The Pearl: A Magazine of Facetiae and Voluptuous Reading was a pornographic monthly magazine issued in London during the mid-Victorian period by William Lazenby. It was closed down by the British authorities for violating contemporary standards of obscenity.

==Publication==

The Pearl ran for eighteen issues from July 1879 to December 1880, with two Christmas supplements. As an underground publication, it was limited to 150 copies and cost twenty-five pounds, which made it unusually expensive relative to comparable contemporaneous pornographic periodicals. The Christmas Annual, a crudely produced supplement that ran sixty pages, sold for three guineas. Only the special numbers contained illustrations. The publisher and editor, William Lazenby, also wrote some of the content. The magazine was distributed discreetly through mail order. Based on the cost and subject matter, the target audience appears to have been middle- and upper-class professionals. Two of the flagellant poems were composed by Algernon Charles Swinburne, though it is unclear whether he authorized their publication. The format of the magazine, in combining a mix of short stories, serial fiction, current events, and letters to the editor, parodied contemporary family magazines such as Englishwoman's Domestic Magazine, which itself contained depictions of corporal punishment. Parts of the magazine were later compiled and translated into German.

After the magazine was shut down, Lazenby would go on to publish three subsequent pornographic magazines, The Cremorne (1882), The Oyster (1883), and The Boudoir (1883). The popularity of pornographic magazines like The Pearl was part of a trend that began in the 1860s of capitalizing on the profitability of writing about sex, which served to proliferate discourses about sexuality by the time of the fin de siècle in England.

==Contents==

The general format of the periodical was to publish three serial erotic tales simultaneously, devoted to sex in high society, incest, and flagellation, respectively. The novels, six in total, were interspersed with limericks, hymns, odes, songs, facetious nursery rhymes, acrostic poems, parodies, faux advertisements, and fabricated letters to the editor. The topics depicted in the novels and poems were wide-ranging, including women's suffrage, physical disability, sexual impairment, secret sex societies, bestiality, India-rubber dildos, slave rape, duels, mock crucifixions, Turkish harems, and prophylactic devices. The Pearl often contained extensive political commentary, including references to the Reform Bills and Contagious Diseases Acts, and portrayed or alluded to many controversial public figures, including Annie Besant, Charles Spurgeon, Wilfrid Lawson, Newman Hall, Edmund Burke, William Gladstone, and Robert Peel.

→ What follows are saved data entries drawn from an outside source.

--- config.mk ---
export PLATFORM = sky130hd
export DESIGN_NAME = spi_display_tx
export DESIGN_NICKNAME = d
export VERILOG_FILES = /design/src/rtl/spi_display_tx.sv
export SDC_FILE = /design/constraint.sdc
export NUM_CORES = 1
export LEC_CHECK = 0
export CORE_UTILIZATION = 45
export CTS_CLUSTER_SIZE = 40
export DETAILED_ROUTE_END_ITERATION = 16
export GPL_TIMING_DRIVEN = 0
export PLACE_DENSITY_LB_ADDON = 0.15
export REMOVE_ABC_BUFFERS = 1
export SYNTH_ARGS = -nofsm -noshare
export SYNTH_HDL_FRONTEND = slang
export SYNTH_SLANG_ARGS = --single-unit
--- constraint.sdc ---
create_clock -name clk -period 3.2 [get_ports clk]
set_clock_uncertainty 0.15 [all_clocks]
set_input_delay 0.32 -clock clk [delete_from_list [all_inputs] [get_ports clk]]
set_output_delay 0.32 -clock clk [all_outputs]
set_load 0.01 [all_outputs]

The Pearl contains the first obscene tale about slavery in the Americas. The story, entitled My Grandmother's Tale, depicts the brutal sexualized flogging of a black West Indian slave girl by an overseer of ambiguous racial background acting under the authority of a white plantation owner.

The Pearls serial novel Lady Pokingham, in which a consumptive invalid recounts her sexual adventures from a wheelchair, has been noted for its depiction of transience, bodily decay, and death, which thus provides counter-evidence to the idea advanced by Steven Marcus that Victorian pornography portrays a pornotopia.

==Legal and cultural legacy==

Swinburne’s flagellant writings from The Pearl have been cited in British legal arguments as evidence against the safety and utility of corporal punishment in schools.

In 2011, a local councillor in Australia was convicted for possession of "child exploitation material" because a digital copy of The Pearl was found on his laptop. Greg Barns, the director of Australian Lawyers Alliance, noted that the conviction would imply criminality for possession of any number of works of art and literature, and media reports pointed out that HarperCollins had republished the magazine in 2009, and was currently available on Amazon. When the Victorian origins of the materials were identified on appeal, the conviction was set aside.

A selection from the story Lady Pokingham is read during a scene in the 2012 film The Master.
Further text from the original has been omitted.